§ **EXERCISE GOAL**: Pick out all lines with the word "gates" from the records that follow.

RECORDED DATA START

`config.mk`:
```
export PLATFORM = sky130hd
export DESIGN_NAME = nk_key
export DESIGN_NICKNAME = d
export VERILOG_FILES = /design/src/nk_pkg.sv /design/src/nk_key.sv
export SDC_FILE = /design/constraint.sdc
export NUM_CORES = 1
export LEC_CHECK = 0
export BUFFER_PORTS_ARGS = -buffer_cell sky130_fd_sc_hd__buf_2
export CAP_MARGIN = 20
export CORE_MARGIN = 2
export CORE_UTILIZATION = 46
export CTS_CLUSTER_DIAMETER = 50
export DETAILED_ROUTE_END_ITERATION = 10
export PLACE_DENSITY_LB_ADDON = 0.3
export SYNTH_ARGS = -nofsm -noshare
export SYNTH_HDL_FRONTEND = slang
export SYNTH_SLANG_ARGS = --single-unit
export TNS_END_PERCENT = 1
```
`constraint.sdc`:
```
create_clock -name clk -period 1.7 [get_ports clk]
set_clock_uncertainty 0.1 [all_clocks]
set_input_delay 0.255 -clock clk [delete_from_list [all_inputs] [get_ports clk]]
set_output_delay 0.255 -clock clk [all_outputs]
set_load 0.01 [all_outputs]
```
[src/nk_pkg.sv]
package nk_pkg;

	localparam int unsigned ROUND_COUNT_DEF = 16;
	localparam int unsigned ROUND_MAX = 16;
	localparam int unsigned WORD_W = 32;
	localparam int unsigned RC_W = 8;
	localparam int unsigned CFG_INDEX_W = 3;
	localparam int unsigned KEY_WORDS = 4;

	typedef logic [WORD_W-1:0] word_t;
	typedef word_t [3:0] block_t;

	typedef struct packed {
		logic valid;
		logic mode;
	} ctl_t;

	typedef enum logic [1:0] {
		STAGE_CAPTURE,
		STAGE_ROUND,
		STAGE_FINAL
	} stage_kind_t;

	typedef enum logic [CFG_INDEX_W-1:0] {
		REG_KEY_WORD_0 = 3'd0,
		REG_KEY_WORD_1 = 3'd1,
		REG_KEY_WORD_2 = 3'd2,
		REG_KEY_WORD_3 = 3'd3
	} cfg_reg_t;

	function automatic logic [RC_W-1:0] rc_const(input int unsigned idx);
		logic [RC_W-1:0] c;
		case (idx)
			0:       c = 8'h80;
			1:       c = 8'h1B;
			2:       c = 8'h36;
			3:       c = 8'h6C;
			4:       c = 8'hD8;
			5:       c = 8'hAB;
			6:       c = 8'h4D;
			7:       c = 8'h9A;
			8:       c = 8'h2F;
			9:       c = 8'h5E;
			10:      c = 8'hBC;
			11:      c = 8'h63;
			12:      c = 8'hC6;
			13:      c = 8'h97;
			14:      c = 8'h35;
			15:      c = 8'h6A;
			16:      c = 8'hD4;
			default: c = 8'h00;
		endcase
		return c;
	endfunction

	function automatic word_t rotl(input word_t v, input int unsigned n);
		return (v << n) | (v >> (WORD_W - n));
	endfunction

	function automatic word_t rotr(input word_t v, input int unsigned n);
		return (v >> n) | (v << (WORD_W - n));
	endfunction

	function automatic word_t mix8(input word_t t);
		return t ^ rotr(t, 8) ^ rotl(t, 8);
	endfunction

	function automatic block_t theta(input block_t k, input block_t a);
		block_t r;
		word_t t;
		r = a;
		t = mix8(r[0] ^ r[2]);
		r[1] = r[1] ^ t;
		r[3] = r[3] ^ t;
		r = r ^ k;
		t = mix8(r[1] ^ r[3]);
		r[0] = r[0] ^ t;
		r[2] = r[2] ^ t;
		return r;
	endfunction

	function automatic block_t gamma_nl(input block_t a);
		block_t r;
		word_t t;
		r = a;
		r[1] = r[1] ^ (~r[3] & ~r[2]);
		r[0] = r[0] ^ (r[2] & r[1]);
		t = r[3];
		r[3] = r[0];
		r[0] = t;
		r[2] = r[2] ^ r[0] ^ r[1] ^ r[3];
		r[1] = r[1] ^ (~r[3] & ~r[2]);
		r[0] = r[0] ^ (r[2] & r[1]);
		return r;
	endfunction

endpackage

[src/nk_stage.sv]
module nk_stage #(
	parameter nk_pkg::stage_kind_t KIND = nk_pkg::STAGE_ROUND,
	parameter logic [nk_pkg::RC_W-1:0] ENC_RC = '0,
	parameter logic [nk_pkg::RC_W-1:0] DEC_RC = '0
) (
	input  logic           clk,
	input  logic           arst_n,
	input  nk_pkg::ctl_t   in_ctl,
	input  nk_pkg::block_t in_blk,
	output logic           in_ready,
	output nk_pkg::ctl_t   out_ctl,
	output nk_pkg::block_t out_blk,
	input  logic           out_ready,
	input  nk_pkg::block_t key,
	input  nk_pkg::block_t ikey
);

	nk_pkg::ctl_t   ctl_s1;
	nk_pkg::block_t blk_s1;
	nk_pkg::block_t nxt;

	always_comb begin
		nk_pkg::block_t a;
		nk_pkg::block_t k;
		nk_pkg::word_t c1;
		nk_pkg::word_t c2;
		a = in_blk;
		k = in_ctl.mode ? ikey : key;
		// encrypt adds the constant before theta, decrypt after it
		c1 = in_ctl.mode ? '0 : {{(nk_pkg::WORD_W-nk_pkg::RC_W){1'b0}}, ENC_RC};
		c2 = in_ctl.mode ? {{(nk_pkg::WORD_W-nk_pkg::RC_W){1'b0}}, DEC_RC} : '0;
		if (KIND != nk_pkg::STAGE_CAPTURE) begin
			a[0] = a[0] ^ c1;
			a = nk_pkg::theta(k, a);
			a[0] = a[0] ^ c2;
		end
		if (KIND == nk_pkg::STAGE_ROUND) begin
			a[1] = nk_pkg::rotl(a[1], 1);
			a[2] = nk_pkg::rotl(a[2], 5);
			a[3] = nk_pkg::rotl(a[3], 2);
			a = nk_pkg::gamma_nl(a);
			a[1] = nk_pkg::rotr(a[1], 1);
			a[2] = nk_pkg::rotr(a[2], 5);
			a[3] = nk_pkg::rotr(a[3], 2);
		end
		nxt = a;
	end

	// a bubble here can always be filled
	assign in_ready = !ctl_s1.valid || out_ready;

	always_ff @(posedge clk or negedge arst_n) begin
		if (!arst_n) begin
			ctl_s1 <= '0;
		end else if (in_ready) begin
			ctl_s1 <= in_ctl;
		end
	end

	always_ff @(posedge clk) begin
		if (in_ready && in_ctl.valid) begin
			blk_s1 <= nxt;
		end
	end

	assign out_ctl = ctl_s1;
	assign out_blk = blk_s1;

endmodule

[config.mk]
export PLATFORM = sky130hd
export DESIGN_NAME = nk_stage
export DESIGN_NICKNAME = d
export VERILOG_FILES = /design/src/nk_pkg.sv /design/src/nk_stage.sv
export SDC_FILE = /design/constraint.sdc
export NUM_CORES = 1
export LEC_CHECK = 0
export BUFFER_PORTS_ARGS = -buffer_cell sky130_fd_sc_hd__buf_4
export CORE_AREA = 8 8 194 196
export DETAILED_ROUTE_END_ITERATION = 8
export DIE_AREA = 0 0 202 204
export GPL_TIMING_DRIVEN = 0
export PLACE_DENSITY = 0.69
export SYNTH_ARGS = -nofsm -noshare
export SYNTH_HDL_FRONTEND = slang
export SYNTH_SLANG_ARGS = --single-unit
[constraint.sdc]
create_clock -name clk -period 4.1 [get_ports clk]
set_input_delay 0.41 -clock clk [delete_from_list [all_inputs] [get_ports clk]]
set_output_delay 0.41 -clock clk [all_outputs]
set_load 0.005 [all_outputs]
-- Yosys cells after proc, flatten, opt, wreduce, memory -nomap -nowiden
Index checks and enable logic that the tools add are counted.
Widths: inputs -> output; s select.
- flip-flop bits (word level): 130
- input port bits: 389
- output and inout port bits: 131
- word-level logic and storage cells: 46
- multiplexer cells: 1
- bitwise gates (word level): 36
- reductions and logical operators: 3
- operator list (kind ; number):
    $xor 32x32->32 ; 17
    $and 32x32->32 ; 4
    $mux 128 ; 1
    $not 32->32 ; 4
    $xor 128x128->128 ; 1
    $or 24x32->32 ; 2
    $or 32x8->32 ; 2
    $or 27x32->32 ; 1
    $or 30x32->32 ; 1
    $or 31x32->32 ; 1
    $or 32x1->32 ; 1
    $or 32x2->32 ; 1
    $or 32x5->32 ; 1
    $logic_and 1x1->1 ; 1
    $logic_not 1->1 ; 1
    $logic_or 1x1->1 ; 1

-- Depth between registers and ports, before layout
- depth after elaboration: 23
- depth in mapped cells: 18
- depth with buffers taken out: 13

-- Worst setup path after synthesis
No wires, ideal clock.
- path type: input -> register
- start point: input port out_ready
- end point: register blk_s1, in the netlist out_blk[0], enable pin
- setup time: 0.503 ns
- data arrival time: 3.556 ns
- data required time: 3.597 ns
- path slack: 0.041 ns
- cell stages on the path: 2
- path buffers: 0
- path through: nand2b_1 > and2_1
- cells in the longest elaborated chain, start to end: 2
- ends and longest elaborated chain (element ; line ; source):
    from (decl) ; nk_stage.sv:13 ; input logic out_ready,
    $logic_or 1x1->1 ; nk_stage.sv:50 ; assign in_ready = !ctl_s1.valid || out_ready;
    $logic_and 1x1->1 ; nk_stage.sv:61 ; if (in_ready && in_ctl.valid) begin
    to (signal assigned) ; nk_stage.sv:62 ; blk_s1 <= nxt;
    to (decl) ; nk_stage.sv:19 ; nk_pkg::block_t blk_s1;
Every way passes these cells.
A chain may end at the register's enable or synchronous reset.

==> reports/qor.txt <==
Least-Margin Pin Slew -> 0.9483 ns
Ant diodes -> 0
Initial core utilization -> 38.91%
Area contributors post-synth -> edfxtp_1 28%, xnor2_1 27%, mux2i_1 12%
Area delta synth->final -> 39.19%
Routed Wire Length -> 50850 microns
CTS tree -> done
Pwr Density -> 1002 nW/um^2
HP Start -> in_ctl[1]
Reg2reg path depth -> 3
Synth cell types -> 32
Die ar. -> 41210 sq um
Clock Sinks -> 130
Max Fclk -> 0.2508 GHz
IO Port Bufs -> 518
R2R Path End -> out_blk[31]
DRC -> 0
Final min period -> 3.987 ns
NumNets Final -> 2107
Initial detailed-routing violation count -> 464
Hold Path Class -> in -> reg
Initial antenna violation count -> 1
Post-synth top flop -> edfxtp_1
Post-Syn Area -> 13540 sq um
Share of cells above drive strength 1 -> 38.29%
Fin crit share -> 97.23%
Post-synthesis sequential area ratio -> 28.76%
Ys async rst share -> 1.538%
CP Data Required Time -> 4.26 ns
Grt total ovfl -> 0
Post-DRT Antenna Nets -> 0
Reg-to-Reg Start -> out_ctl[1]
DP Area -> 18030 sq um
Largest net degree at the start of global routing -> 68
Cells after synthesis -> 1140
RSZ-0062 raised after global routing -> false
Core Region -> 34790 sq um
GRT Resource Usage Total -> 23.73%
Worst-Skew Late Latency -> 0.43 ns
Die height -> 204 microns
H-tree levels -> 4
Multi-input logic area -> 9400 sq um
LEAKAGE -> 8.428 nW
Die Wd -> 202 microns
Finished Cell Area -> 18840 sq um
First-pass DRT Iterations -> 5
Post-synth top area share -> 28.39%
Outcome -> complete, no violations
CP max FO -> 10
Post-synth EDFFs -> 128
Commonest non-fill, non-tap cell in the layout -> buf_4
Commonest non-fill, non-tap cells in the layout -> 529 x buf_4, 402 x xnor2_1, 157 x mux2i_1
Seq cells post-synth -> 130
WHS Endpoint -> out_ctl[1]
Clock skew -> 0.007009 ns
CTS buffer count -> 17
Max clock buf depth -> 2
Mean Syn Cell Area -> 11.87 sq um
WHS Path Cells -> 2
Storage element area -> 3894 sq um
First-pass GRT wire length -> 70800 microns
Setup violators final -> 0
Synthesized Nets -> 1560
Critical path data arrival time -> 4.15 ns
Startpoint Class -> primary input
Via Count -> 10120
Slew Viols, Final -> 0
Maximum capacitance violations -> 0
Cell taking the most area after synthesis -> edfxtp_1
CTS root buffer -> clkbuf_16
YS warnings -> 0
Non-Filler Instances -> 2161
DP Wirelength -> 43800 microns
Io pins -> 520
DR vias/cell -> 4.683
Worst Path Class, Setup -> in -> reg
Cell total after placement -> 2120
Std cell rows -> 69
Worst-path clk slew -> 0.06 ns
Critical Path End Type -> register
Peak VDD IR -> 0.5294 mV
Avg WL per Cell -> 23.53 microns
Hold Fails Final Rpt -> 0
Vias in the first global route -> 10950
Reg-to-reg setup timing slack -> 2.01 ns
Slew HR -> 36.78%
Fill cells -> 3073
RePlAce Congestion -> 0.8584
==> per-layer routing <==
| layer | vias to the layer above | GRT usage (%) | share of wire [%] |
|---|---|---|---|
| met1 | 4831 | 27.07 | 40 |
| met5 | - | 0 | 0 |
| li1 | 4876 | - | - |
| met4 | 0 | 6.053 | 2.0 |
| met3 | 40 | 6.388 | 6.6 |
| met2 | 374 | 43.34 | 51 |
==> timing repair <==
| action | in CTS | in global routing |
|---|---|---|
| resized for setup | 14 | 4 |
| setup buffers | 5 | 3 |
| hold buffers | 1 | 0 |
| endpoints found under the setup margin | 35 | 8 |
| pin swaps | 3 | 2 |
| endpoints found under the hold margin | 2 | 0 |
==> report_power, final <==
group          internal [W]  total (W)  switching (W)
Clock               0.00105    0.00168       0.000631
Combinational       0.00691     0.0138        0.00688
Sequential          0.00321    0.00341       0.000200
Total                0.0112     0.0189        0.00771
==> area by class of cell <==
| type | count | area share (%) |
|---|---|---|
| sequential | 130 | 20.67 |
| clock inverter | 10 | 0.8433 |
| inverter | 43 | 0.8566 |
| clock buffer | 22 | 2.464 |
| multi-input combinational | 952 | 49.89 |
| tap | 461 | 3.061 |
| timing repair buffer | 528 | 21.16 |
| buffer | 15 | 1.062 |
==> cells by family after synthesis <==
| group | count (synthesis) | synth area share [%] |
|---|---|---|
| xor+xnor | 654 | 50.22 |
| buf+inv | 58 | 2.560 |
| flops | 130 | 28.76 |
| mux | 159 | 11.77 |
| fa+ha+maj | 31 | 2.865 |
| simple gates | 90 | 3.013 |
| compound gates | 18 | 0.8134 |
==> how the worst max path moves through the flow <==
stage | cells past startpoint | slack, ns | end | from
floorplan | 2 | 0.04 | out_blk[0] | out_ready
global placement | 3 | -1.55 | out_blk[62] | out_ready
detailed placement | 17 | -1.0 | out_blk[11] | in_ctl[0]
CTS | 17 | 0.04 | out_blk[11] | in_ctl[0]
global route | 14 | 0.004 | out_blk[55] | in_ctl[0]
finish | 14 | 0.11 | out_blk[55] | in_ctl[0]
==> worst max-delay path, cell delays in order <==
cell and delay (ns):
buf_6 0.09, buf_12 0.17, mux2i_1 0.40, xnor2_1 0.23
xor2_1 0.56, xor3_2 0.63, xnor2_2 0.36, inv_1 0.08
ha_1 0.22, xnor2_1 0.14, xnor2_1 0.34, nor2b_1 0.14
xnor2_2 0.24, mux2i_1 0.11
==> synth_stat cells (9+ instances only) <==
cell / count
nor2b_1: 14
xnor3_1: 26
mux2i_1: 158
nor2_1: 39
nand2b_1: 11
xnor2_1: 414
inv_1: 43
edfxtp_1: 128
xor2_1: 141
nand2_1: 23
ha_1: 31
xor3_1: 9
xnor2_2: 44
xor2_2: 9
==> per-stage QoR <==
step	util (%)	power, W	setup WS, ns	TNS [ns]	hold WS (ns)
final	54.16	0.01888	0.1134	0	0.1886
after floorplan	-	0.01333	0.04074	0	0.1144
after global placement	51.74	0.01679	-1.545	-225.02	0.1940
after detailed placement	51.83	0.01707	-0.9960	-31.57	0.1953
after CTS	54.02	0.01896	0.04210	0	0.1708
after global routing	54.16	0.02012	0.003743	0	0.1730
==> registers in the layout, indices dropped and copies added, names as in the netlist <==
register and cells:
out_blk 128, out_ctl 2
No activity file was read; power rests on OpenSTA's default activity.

RECORDED DATA END

§ **ANSWER TO THIS EXERCISE**:
- bitwise gates (word level): 36
| simple gates | 90 | 3.013 |
| compound gates | 18 | 0.8134 |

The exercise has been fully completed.